O auxiliar de produção Daniel Lopes acabou machucando o pé ao resgatar a dona de casa Ilair Souza, em São José do Vale do Rio Preto. “Na hora que eu peguei a corda para puxar, no primeiro pisão eu senti o incômodo, só que na hora da adrenalina, com o corpo quente, aquilo tudo, eu nem senti. Fui puxando a corda, fui puxando, quando ela chegou lá em cima que eu olhei o ferimento eu vi que estava sangrando muito. Eu peguei muita lama porque eu tive que atravessar toda a minha rua. Então a água tinha acabado de baixar, tava aquela lama suja, sabe. Aí o meu pé ferido pisou naquela lama, porque não tinha outro jeito”, lembra Daniel.
Ele foi tratado. Mas dois dias depois o pé estava infeccionado pelas bactérias da lama. De volta ao hospital, ficou internado.
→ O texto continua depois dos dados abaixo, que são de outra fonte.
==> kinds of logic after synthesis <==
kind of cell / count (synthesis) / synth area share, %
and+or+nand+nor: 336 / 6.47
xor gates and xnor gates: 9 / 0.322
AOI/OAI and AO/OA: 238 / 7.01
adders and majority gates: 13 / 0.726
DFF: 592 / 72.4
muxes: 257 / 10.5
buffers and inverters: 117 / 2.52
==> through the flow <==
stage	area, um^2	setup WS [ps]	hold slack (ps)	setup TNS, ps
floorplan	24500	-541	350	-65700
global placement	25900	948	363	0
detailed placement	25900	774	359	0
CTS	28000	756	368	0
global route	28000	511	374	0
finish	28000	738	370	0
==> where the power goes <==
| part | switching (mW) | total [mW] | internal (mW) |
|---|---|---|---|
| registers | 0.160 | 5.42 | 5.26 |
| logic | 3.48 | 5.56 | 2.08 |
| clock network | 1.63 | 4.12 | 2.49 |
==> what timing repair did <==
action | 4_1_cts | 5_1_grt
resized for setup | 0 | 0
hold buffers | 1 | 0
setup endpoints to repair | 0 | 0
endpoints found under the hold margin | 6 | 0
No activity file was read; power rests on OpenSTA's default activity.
===== src/sv/assert_macros.svh =====
// assertion macros used by the rtl top level
// expands to nothing when SYNTHESIS is defined
`ifndef ASSERT_MACROS_SVH
`define ASSERT_MACROS_SVH
`ifndef SYNTHESIS
// antecedent implies consequent in the same cycle
`define ASSERT_IMPLY(label, clk, rst_n, ante, cons) \
  label: assert property (@(posedge clk) disable iff (!rst_n) (ante) |-> (cons)) \
    else $error("assertion failed");
// antecedent implies consequent in the next cycle
`define ASSERT_NEXT(label, clk, rst_n, ante, cons) \
  label: assert property (@(posedge clk) disable iff (!rst_n) (ante) |=> (cons)) \
    else $error("assertion failed");
`else
`define ASSERT_IMPLY(label, clk, rst_n, ante, cons)
`define ASSERT_NEXT(label, clk, rst_n, ante, cons)
`endif
`endif


===== src/sv/utcl_pkg.sv =====
// types and constants of the utf-8 text cursor
// no dependencies
`default_nettype none
package utcl_pkg;

  localparam int BYTE_W    = 8;
  localparam int CODE_W    = 16;
  localparam int OUT_W     = 16;
  localparam int CFG_W     = 16;
  localparam int SCALE_W   = 5;
  localparam int CFG_IDX_W = 3;
  // 20 * 31 fits in ten bits
  localparam int STEP_W    = 10;

  localparam logic [BYTE_W-1:0] NEWLINE_BYTE = 8'h0a;
  localparam logic [2:0]        LEAD2_TAG    = 3'h6;
  localparam logic [3:0]        LEAD3_TAG    = 4'he;

  localparam logic [CFG_W-1:0]   SCREEN_WIDTH_RST = 16'd1024;
  localparam logic [SCALE_W-1:0] SCALE_RST        = 5'd1;

  typedef enum logic [CFG_IDX_W-1:0] {
    CFG_ORIGIN_X     = 3'd0,
    CFG_ORIGIN_Y     = 3'd1,
    CFG_SCALE        = 3'd2,
    CFG_SCREEN_WIDTH = 3'd3
  } utcl_cfg_idx_t;

  typedef enum logic [2:0] {
    KIND_SKIP    = 3'd0,
    KIND_CONT    = 3'd1,
    KIND_LEAD    = 3'd2,
    KIND_ASCII   = 3'd3,
    KIND_NEWLINE = 3'd4,
    KIND_DONE    = 3'd5
  } utcl_kind_t;

  typedef struct packed {
    utcl_kind_t        kind;
    logic [CODE_W-1:0] code;
  } utcl_dec_t;

  typedef struct packed {
    logic [CFG_W-1:0]   origin_x;
    logic [CFG_W-1:0]   origin_y;
    logic [SCALE_W-1:0] scale;
    logic [CFG_W-1:0]   screen_width;
  } utcl_cfg_t;

endpackage
`default_nettype wire


===== src/sv/utcl_if.sv =====
// request channels of the utf-8 text cursor: text bytes in, placed glyphs out
// depends on utcl_pkg
`default_nettype none
interface utcl_in_if;
  logic                          valid;
  logic                          ready;
  logic [utcl_pkg::BYTE_W-1:0]   text_byte;
  logic                          new_text;
  modport source (output valid, output text_byte, output new_text, input ready);
  modport sink   (input valid, input text_byte, input new_text, output ready);
endinterface

interface utcl_out_if;
  logic                          valid;
  logic                          ready;
  logic [utcl_pkg::CODE_W-1:0]   code_point;
  logic [utcl_pkg::OUT_W-1:0]    place_x;
  logic [utcl_pkg::OUT_W-1:0]    place_y;
  logic                          wide;
  modport source (output valid, output code_point, output place_x, output place_y,
                  output wide, input ready);
  modport sink   (input valid, input code_point, input place_x, input place_y,
                  input wide, output ready);
endinterface
`default_nettype wire


===== src/sv/utf8_text_cursor_layout.sv =====
// top level of the utf-8 text cursor: registers, byte stage, result stage
// depends on utcl_pkg, utcl_if, utcl_decode, utcl_cursor, assert_macros.svh
//
//   port     dir   what travels
//   in_ch    sink  text_byte, new_text
//   out_ch   src   code_point, place_x, place_y, wide
//   cfg_*    in    register write: index, data
//
// one byte per cycle sustained unless out_ch stalls; a result shows after its last
// byte is taken, through the byte register, then the result register
// the cursor state loop closes through decode and a saturating add
// rst_n is synchronous; it clears the cursor, pending code and both stages
// with out_ch stalled and both stages full, in_ch.ready drops
`default_nettype none
`include "assert_macros.svh"
module utf8_text_cursor_layout #(
  parameter int COORD_WIDTH = 16
) (
  input  wire                              clk,
  input  wire                              rst_n,
  utcl_in_if.sink                          in_ch,
  utcl_out_if.source                       out_ch,
  input  wire                              cfg_wr_en,
  input  wire [utcl_pkg::CFG_IDX_W-1:0]    cfg_index,
  input  wire [utcl_pkg::CFG_W-1:0]        cfg_wdata
);

  utcl_pkg::utcl_cfg_t cfg_r;

  always_ff @(posedge clk) begin
    if (!rst_n) begin
      cfg_r.origin_x     <= '0;
      cfg_r.origin_y     <= '0;
      cfg_r.scale        <= utcl_pkg::SCALE_RST;
      cfg_r.screen_width <= utcl_pkg::SCREEN_WIDTH_RST;
    end else if (cfg_wr_en) begin
      case (cfg_index)
        utcl_pkg::CFG_ORIGIN_X:     cfg_r.origin_x     <= cfg_wdata;
        utcl_pkg::CFG_ORIGIN_Y:     cfg_r.origin_y     <= cfg_wdata;
        utcl_pkg::CFG_SCALE:        cfg_r.scale        <= cfg_wdata[utcl_pkg::SCALE_W-1:0];
        utcl_pkg::CFG_SCREEN_WIDTH: cfg_r.screen_width <= cfg_wdata;
        default: begin
        end
      endcase
    end
  end

  // byte stage
  logic                        s1_valid_r;
  logic [utcl_pkg::BYTE_W-1:0] s1_byte_r;
  logic                        s1_new_text_r;
  logic                        s1_adv;
  logic                        out_valid_r;

  assign s1_adv      = s1_valid_r && (!out_valid_r || out_ch.ready);
  assign in_ch.ready = !s1_valid_r || s1_adv;

  always_ff @(posedge clk) begin
    if (!rst_n) begin
      s1_valid_r <= 1'b0;
    end else if (in_ch.ready) begin
      s1_valid_r <= in_ch.valid;
    end
  end

  always_ff @(posedge clk) begin
    if (in_ch.valid && in_ch.ready) begin
      s1_byte_r     <= in_ch.text_byte;
      s1_new_text_r <= in_ch.new_text;
    end
  end

  utcl_pkg::utcl_dec_t     dec;
  logic [COORD_WIDTH-1:0]  place_x, place_y;
  logic                    res_valid;

  utcl_decode u_decode (
    .clk       (clk),
    .rst_n     (rst_n),
    .en        (s1_adv),
    .text_byte (s1_byte_r),
    .new_text  (s1_new_text_r),
    .dec       (dec)
  );

  utcl_cursor #(
    .COORD_WIDTH (COORD_WIDTH)
  ) u_cursor (
    .clk      (clk),
    .rst_n    (rst_n),
    .en       (s1_adv),
    .new_text (s1_new_text_r),
    .kind     (dec.kind),
    .cfg      (cfg_r),
    .place_x  (place_x),
    .place_y  (place_y)
  );

  assign res_valid = (dec.kind == utcl_pkg::KIND_ASCII) || (dec.kind == utcl_pkg::KIND_DONE);

  // result stage
  logic [utcl_pkg::CODE_W-1:0] code_r;
  logic [utcl_pkg::OUT_W-1:0]  place_x_r, place_y_r;
  logic                        wide_r;

  always_ff @(posedge clk) begin
    if (!rst_n) begin
      out_valid_r <= 1'b0;
    end else if (s1_adv) begin
      out_valid_r <= res_valid;
    end else if (out_ch.ready) begin
      out_valid_r <= 1'b0;
    end
  end

  always_ff @(posedge clk) begin
    if (s1_adv && res_valid) begin
      code_r    <= dec.code;
      place_x_r <= utcl_pkg::OUT_W'(place_x);
      place_y_r <= utcl_pkg::OUT_W'(place_y);
      wide_r    <= (dec.kind == utcl_pkg::KIND_DONE);
    end
  end

  assign out_ch.valid      = out_valid_r;
  assign out_ch.code_point = code_r;
  assign out_ch.place_x    = place_x_r;
  assign out_ch.place_y    = place_y_r;
  assign out_ch.wide       = wide_r;

  // a one-byte result is never zero, a newline or above seven bits
  `ASSERT_IMPLY(a_narrow_code, clk, rst_n, out_valid_r && !wide_r, (code_r[15:7] == '0) && (code_r != '0) && (code_r != 16'(utcl_pkg::NEWLINE_BYTE)))
  // a new result only comes from a byte leaving the byte stage
  `ASSERT_IMPLY(a_result_source, clk, rst_n, $rose(out_valid_r), $past(s1_adv))
  // a plain character always gives a narrow result
  `ASSERT_NEXT(a_ascii_result, clk, rst_n, s1_adv && (dec.kind == utcl_pkg::KIND_ASCII), out_valid_r && !wide_r)

endmodule
`default_nettype wire


===== src/sv/utcl_decode.sv =====
// utf-8 byte classifier with the pending partial code and byte count
// depends on utcl_pkg
`default_nettype none
module utcl_decode (
  input  wire                          clk,
  input  wire                          rst_n,
  input  wire                          en,
  input  wire [utcl_pkg::BYTE_W-1:0]   text_byte,
  input  wire                          new_text,
  output utcl_pkg::utcl_dec_t          dec
);

  logic [utcl_pkg::CODE_W-1:0] partial_r, partial_nxt, partial_eff;
  logic [1:0]                  left_r, left_nxt, left_eff;

  always_comb begin
    partial_eff = new_text ? '0 : partial_r;
    left_eff    = new_text ? 2'd0 : left_r;
    partial_nxt = partial_eff;
    left_nxt    = left_eff;
    dec.kind    = utcl_pkg::KIND_SKIP;
    dec.code    = utcl_pkg::CODE_W'(text_byte);
    if (left_eff != 2'd0) begin
      // continuation taken without checking its tag
      partial_nxt = {partial_eff[utcl_pkg::CODE_W-7:0], text_byte[5:0]};
      left_nxt    = left_eff - 2'd1;
      dec.kind    = (left_nxt == 2'd0) ? utcl_pkg::KIND_DONE : utcl_pkg::KIND_CONT;
      dec.code    = partial_nxt;
    end else if (text_byte == '0) begin
      dec.kind = utcl_pkg::KIND_SKIP;
    end else if (!text_byte[7]) begin
      dec.kind = (text_byte == utcl_pkg::NEWLINE_BYTE) ? utcl_pkg::KIND_NEWLINE
                                                       : utcl_pkg::KIND_ASCII;
    end else if (text_byte[7:5] == utcl_pkg::LEAD2_TAG) begin
      dec.kind    = utcl_pkg::KIND_LEAD;
      partial_nxt = utcl_pkg::CODE_W'(text_byte[4:0]);
      left_nxt    = 2'd1;
    end else if (text_byte[7:4] == utcl_pkg::LEAD3_TAG) begin
      dec.kind    = utcl_pkg::KIND_LEAD;
      partial_nxt = utcl_pkg::CODE_W'(text_byte[3:0]);
      left_nxt    = 2'd2;
    end
  end

  always_ff @(posedge clk) begin
    if (!rst_n) begin
      partial_r <= '0;
      left_r    <= 2'd0;
    end else if (en) begin
      partial_r <= partial_nxt;
      left_r    <= left_nxt;
    end
  end

endmodule
`default_nettype wire


===== src/sv/utcl_cursor.sv =====
// drawing cursor: line wrap, newline, advance and glyph anchor
// depends on utcl_pkg
`default_nettype none
module utcl_cursor #(
  parameter int COORD_WIDTH = 16
) (
  input  wire                          clk,
  input  wire                          rst_n,
  input  wire                          en,
  input  wire                          new_text,
  input  utcl_pkg::utcl_kind_t         kind,
  input  utcl_pkg::utcl_cfg_t          cfg,
  output logic [COORD_WIDTH-1:0]       place_x,
  output logic [COORD_WIDTH-1:0]       place_y
);

  localparam int CW    = COORD_WIDTH;
  localparam int CMP_W = (CW + 1 > utcl_pkg::CFG_W + 1) ? CW + 1 : utcl_pkg::CFG_W + 1;

  function automatic logic [CW-1:0] sat_add(input logic [CW-1:0] a,
                                             input logic [utcl_pkg::STEP_W-1:0] b);
    logic [CW:0] s;
    s = {1'b0, a} + (CW+1)'(b);
    return s[CW] ? {CW{1'b1}} : s[CW-1:0];
  endfunction

  logic [CW-1:0] cursor_x_r, cursor_x_nxt;
  logic [CW-1:0] cursor_y_r, cursor_y_nxt;
  logic [CW-1:0] glyph_x_r, glyph_x_nxt;
  logic [CW-1:0] glyph_y_r, glyph_y_nxt;

  logic [utcl_pkg::STEP_W-1:0] step8, step16, step20;
  logic [CW-1:0]               org_x, org_y, cx0, cy0, cx1, cy1;
  logic [CMP_W-1:0]            wrap_sum;
  logic                        wrap;

  assign step8  = utcl_pkg::STEP_W'({cfg.scale, 3'b000});
  assign step16 = utcl_pkg::STEP_W'({cfg.scale, 4'b0000});
  assign step20 = step16 + utcl_pkg::STEP_W'({cfg.scale, 2'b00});
  assign org_x  = CW'(cfg.origin_x);
  assign org_y  = CW'(cfg.origin_y);

  always_comb begin
    cx0 = new_text ? org_x : cursor_x_r;
    cy0 = new_text ? org_y : cursor_y_r;
    // wrap compare on the unsaturated sum
    wrap_sum = CMP_W'(cx0) + CMP_W'(step20);
    wrap = ((kind == utcl_pkg::KIND_ASCII) || (kind == utcl_pkg::KIND_NEWLINE) ||
            (kind == utcl_pkg::KIND_LEAD)) && (wrap_sum >= CMP_W'(cfg.screen_width));
    cx1 = wrap ? org_x : cx0;
    cy1 = wrap ? sat_add(cy0, step20) : cy0;

    cursor_x_nxt = cx0;
    cursor_y_nxt = cy0;
    glyph_x_nxt  = glyph_x_r;
    glyph_y_nxt  = glyph_y_r;
    place_x      = cx1;
    place_y      = cy1;
    case (kind)
      utcl_pkg::KIND_ASCII: begin
        cursor_x_nxt = sat_add(cx1, step8);
        cursor_y_nxt = cy1;
      end
      utcl_pkg::KIND_NEWLINE: begin
        // a newline at a full line steps down twice
        cursor_x_nxt = org_x;
        cursor_y_nxt = sat_add(cy1, step20);
      end
      utcl_pkg::KIND_LEAD: begin
        cursor_x_nxt = cx1;
        cursor_y_nxt = cy1;
        glyph_x_nxt  = cx1;
        glyph_y_nxt  = cy1;
      end
      utcl_pkg::KIND_DONE: begin
        place_x      = glyph_x_r;
        place_y      = glyph_y_r;
        cursor_x_nxt = sat_add(glyph_x_r, step16);
      end
      default: begin
        cursor_x_nxt = cx0;
        cursor_y_nxt = cy0;
      end
    endcase
  end

  always_ff @(posedge clk) begin
    if (!rst_n) begin
      cursor_x_r <= '0;
      cursor_y_r <= '0;
      glyph_x_r  <= '0;
      glyph_y_r  <= '0;
    end else if (en) begin
      cursor_x_r <= cursor_x_nxt;
      cursor_y_r <= cursor_y_nxt;
      glyph_x_r  <= glyph_x_nxt;
      glyph_y_r  <= glyph_y_nxt;
    end
  end

endmodule
`default_nettype wire


===== src/flat_wrapper.sv =====
// flat-port wrapper written by rule: the top's interface ports become plain ports
module utf8_text_cursor_layout_flat 
#(
  parameter int COORD_WIDTH = 16
)
  (clk, rst_n, cfg_wr_en, cfg_index, cfg_wdata, in_ch_valid, in_ch_text_byte, in_ch_new_text, in_ch_ready, out_ch_valid, out_ch_code_point, out_ch_place_x, out_ch_place_y, out_ch_wide, out_ch_ready);
  utcl_in_if in_ch_i ();
  utcl_out_if out_ch_i ();
  input  wire clk;
  input  wire rst_n;
  input  wire cfg_wr_en;
  input  wire [utcl_pkg::CFG_IDX_W-1:0] cfg_index;
  input  wire [utcl_pkg::CFG_W-1:0] cfg_wdata;
  input wire logic [$bits(in_ch_i.valid)-1:0] in_ch_valid;
  input wire logic [$bits(in_ch_i.text_byte)-1:0] in_ch_text_byte;
  input wire logic [$bits(in_ch_i.new_text)-1:0] in_ch_new_text;
  output wire logic [$bits(in_ch_i.ready)-1:0] in_ch_ready;
  output wire logic [$bits(out_ch_i.valid)-1:0] out_ch_valid;
  output wire logic [$bits(out_ch_i.code_point)-1:0] out_ch_code_point;
  output wire logic [$bits(out_ch_i.place_x)-1:0] out_ch_place_x;
  output wire logic [$bits(out_ch_i.place_y)-1:0] out_ch_place_y;
  output wire logic [$bits(out_ch_i.wide)-1:0] out_ch_wide;
  input wire logic [$bits(out_ch_i.ready)-1:0] out_ch_ready;
  assign in_ch_i.valid = in_ch_valid;
  assign in_ch_i.text_byte = in_ch_text_byte;
  assign in_ch_i.new_text = in_ch_new_text;
  assign in_ch_ready = in_ch_i.ready;
  assign out_ch_valid = out_ch_i.valid;
  assign out_ch_code_point = out_ch_i.code_point;
  assign out_ch_place_x = out_ch_i.place_x;
  assign out_ch_place_y = out_ch_i.place_y;
  assign out_ch_wide = out_ch_i.wide;
  assign out_ch_i.ready = out_ch_ready;
  utf8_text_cursor_layout #(.COORD_WIDTH(COORD_WIDTH)) u_core (.clk(clk), .rst_n(rst_n), .in_ch(in_ch_i), .out_ch(out_ch_i), .cfg_wr_en(cfg_wr_en), .cfg_index(cfg_index), .cfg_wdata(cfg_wdata));
endmodule

===== config.mk =====
export PLATFORM = sky130hd
export DESIGN_NAME = utf8_text_cursor_layout_flat
export DESIGN_NICKNAME = d
export VERILOG_FILES = /design/src/sv/utcl_pkg.sv /design/src/sv/utcl_if.sv /design/src/sv/utf8_text_cursor_layout.sv /design/src/sv/utcl_decode.sv /design/src/sv/utcl_cursor.sv /design/src/flat_wrapper.sv
export VERILOG_INCLUDE_DIRS = /design/src /design/src/sv
export SDC_FILE = /design/constraint.sdc
export NUM_CORES = 1
export LEC_CHECK = 0
export ABC_CLOCK_PERIOD_IN_PS = 10300
export BUFFER_PORTS_ARGS = -buffer_cell sky130_fd_sc_hd__buf_2
export CORE_ASPECT_RATIO = 1.1
export CORE_MARGIN = 2
export CORE_UTILIZATION = 30
export CTS_CLUSTER_DIAMETER = 60
export CTS_CLUSTER_SIZE = 28
export DETAILED_ROUTE_END_ITERATION = 10
export GPL_ROUTABILITY_DRIVEN = 0
export PLACE_DENSITY = 0.52
export SLEW_MARGIN = 10
export SYNTH_ARGS = -nofsm -noshare
export SYNTH_HDL_FRONTEND = slang
export SYNTH_HIERARCHICAL = 1
export SYNTH_SLANG_ARGS = --single-unit

===== constraint.sdc =====
create_clock -name clk -period 10.3 [get_ports clk]
set_clock_uncertainty 0.05 [all_clocks]
set_input_delay 0.515 -clock clk [delete_from_list [all_inputs] [get_ports clk]]
set_output_delay 0.515 -clock clk [all_outputs]
set_load 0.01 [all_outputs]
--- config.mk ---
export PLATFORM = sky130hd
export DESIGN_NAME = ptp_post
export DESIGN_NICKNAME = d
export VERILOG_FILES = /design/src/sv/ptp_pkg.sv /design/src/sv/ptp_post.sv
export SDC_FILE = /design/constraint.sdc
export NUM_CORES = 2
export LEC_CHECK = 0
export ABC_AREA = 0
export BUFFER_PORTS_ARGS = -buffer_cell sky130_fd_sc_hd__buf_2
export CORE_MARGIN = 5
export CORE_UTILIZATION = 38
export DETAILED_ROUTE_END_ITERATION = 16
export GPL_TIMING_DRIVEN = 0
export HOLD_SLACK_MARGIN = 0.02
export SLEW_MARGIN = 40
export SYNTH_ARGS = -nofsm -noshare
export SYNTH_HDL_FRONTEND = slang
export SYNTH_SLANG_ARGS = --single-unit
--- constraint.sdc ---
create_clock -name clk -period 15.5 [get_ports clk]
set_input_delay 2.325 -clock clk [delete_from_list [all_inputs] [get_ports clk]]
set_output_delay 2.325 -clock clk [all_outputs]
set_load 0.05 [all_outputs]
<file path="config.mk">
export PLATFORM = sky130hd
export DESIGN_NAME = two_pool_id_allocator
export DESIGN_NICKNAME = d
export VERILOG_FILES = /design/src/hdl/tpia_pkg.sv /design/src/hdl/two_pool_id_allocator.sv /design/src/hdl/tpia_front.sv /design/src/hdl/tpia_queue.sv /design/src/hdl/tpia_back.sv
export SDC_FILE = /design/constraint.sdc
export NUM_CORES = 1
export LEC_CHECK = 0
export ABC_CLOCK_PERIOD_IN_PS = 8400
export BUFFER_PORTS_ARGS = -buffer_cell sky130_fd_sc_hd__buf_2
export CAP_MARGIN = 20
export CORE_AREA = 2 2 169 171
export DETAILED_ROUTE_END_ITERATION = 16
export DIE_AREA = 0 0 171 173
export PLACE_DENSITY_LB_ADDON = 0.1
export SLEW_MARGIN = 40
export SYNTH_ARGS = -nofsm -noshare
export SYNTH_HDL_FRONTEND = slang
export SYNTH_HIERARCHICAL = 1
export SYNTH_SLANG_ARGS = --single-unit
</file>
<file path="constraint.sdc">
create_clock -name i_clk -period 8.4 [get_ports i_clk]
set_clock_uncertainty 0.1 [all_clocks]
set_input_delay 1.68 -clock i_clk [delete_from_list [all_inputs] [get_ports i_clk]]
set_output_delay 1.68 -clock i_clk [all_outputs]
set_load 0.02 [all_outputs]
</file>
### src/hdl/ladder_key_debounce_to_hid_report.sv
// Ladder keypad decoder: 1 ms ticks in, consumer report bytes out.
// A tick's entry is written into the queue, loaded into the sequencer and registered out.
// Throughput: one tick per cycle while the two-entry queue has room; the sequencer
// sends one byte per cycle while m_axis_tready is high (four bytes for both reports).
// Reset: synchronous active-high rst clears control state, config takes defaults.
// Depends on lkdhid_pkg, lkdhid_regs, lkdhid_front, lkdhid_fifo, lkdhid_back.
module ladder_key_debounce_to_hid_report
  import lkdhid_pkg::*;
#(
  parameter int unsigned AWAKE_BITS = 20
) (
  input  logic                  clk,
  input  logic                  rst,
  // tick stream
  input  logic                  s_axis_tvalid,
  output logic                  s_axis_tready,
  input  logic [2*LADDER_W-1:0] s_axis_tdata,   // [11:0] ladder_a, [23:12] ladder_b
  input  logic                  s_axis_tuser,   // link_up
  // report stream
  output logic                  m_axis_tvalid,
  input  logic                  m_axis_tready,
  output logic [USAGE_W-1:0]    m_axis_tdata,   // [7:0] usage_bits
  output logic                  m_axis_tlast,   // last_of_run
  // configuration
  input  logic                  psel,
  input  logic                  penable,
  input  logic                  pwrite,
  input  logic [APB_AW-1:0]     paddr,
  input  logic [APB_DW-1:0]     pwdata,
  output logic [APB_DW-1:0]     prdata,
  output logic                  pready
);

  lkdhid_cfg_t   cfg;
  lkdhid_entry_t push_entry, head;
  logic          tick, push, pop, full, not_empty;

  assign s_axis_tready = !full;
  assign tick          = s_axis_tvalid & s_axis_tready;

  lkdhid_regs u_regs (
    .clk     (clk),
    .rst     (rst),
    .psel    (psel),
    .penable (penable),
    .pwrite  (pwrite),
    .paddr   (paddr),
    .pwdata  (pwdata),
    .prdata  (prdata),
    .pready  (pready),
    .cfg     (cfg)
  );

  lkdhid_front #(
    .AWAKE_BITS (AWAKE_BITS)
  ) u_front (
    .clk      (clk),
    .rst      (rst),
    .cfg      (cfg),
    .tick     (tick),
    .ladder_a (s_axis_tdata[LADDER_W-1:0]),
    .ladder_b (s_axis_tdata[2*LADDER_W-1:LADDER_W]),
    .link_up  (s_axis_tuser),
    .push     (push),
    .entry    (push_entry)
  );

  lkdhid_fifo u_fifo (
    .clk        (clk),
    .rst        (rst),
    .push       (push),
    .push_entry (push_entry),
    .pop        (pop),
    .full       (full),
    .not_empty  (not_empty),
    .head       (head)
  );

  lkdhid_back u_back (
    .clk           (clk),
    .rst           (rst),
    .q_not_empty   (not_empty),
    .q_head        (head),
    .q_pop         (pop),
    .m_axis_tvalid (m_axis_tvalid),
    .m_axis_tready (m_axis_tready),
    .m_axis_tdata  (m_axis_tdata),
    .m_axis_tlast  (m_axis_tlast)
  );

endmodule
### config.mk
export PLATFORM = sky130hd
export DESIGN_NAME = ladder_key_debounce_to_hid_report
export DESIGN_NICKNAME = d
export VERILOG_FILES = /design/src/hdl/lkdhid_pkg.sv /design/src/hdl/lkdhid_regs.sv /design/src/hdl/lkdhid_front.sv /design/src/hdl/lkdhid_fifo.sv /design/src/hdl/lkdhid_back.sv /design/src/hdl/ladder_key_debounce_to_hid_report.sv
export SDC_FILE = /design/constraint.sdc
export NUM_CORES = 1
export LEC_CHECK = 0
export ABC_AREA = 1
export BUFFER_PORTS_ARGS = -buffer_cell sky130_fd_sc_hd__buf_2
export CAP_MARGIN = 20
export CORE_MARGIN = 2
export CORE_UTILIZATION = 55
export CTS_CLUSTER_SIZE = 10
export DETAILED_ROUTE_END_ITERATION = 8
export PLACE_DENSITY = 0.76
export SYNTH_ARGS = -nofsm -noshare
export SYNTH_HDL_FRONTEND = slang
export SYNTH_SLANG_ARGS = --single-unit
export TNS_END_PERCENT = 1
### constraint.sdc
create_clock -name clk -period 5.3 [get_ports clk]
set_input_delay 0.265 -clock clk [delete_from_list [all_inputs] [get_ports clk]]
set_output_delay 0.265 -clock clk [all_outputs]
set_load 0.03 [all_outputs]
“A gente fica esperando, aguardando desinchar pra tomar uma providência sendo que o médico falou na hora: ainda bem que vocês correram porque poderia ter uma, a infecção podia chegar até o osso”, diz Daniel.
Daniel e todos que entraram em contato com a água contaminada e tiveram cortes estão recebendo a vacina antitetânica. Tudo para evitar que um arranhãozinho vire uma infecção generalizada - que pode até levar à morte.
A embaladeira Monica Aparecida dos Santos bebeu água de poço contaminada. “Fiquei com diarréia e falta de ar por causa da alergia a essa poeira. Começou ontem depois que eu tomei água da torneira, só tomo água da torneira, não tomo água do filtro nem dessa mineral”, conta Monica à médica Cibele da Silva. “Eu recomendei usar bastante líquidos ou fazer o preparo do soro caseiro. E medidas de higiene”, orienta a médica.

Hepatite e leptospirose
Duas doenças preocupam: hepatite a e leptospirose. Por enquanto, nenhum caso foi confirmado - mas há um período de incubação. “A gente tem uma previsão aí do Ministério da Saúde que nós teremos pelo menos um ano de problema decorrentes da enchente”, acredita a secretária Jamila.
“É muito importante que a gente tenha um plano de ação já elaborado antes da tragédia acontecer. Com o exemplo de várias outras tragédias que aconteceram no mundo, inclusive no Brasil, nós conhecemos um pouco o padrão de como essas doenças infecciosas acontecem, a gente sabe a sequência que elas acontecem. Então, a presença de um estudo anterior, de um planejamento, sem dúvida nenhuma ajudaria a combater situações como essa com mais eficiência”, avalia Esper.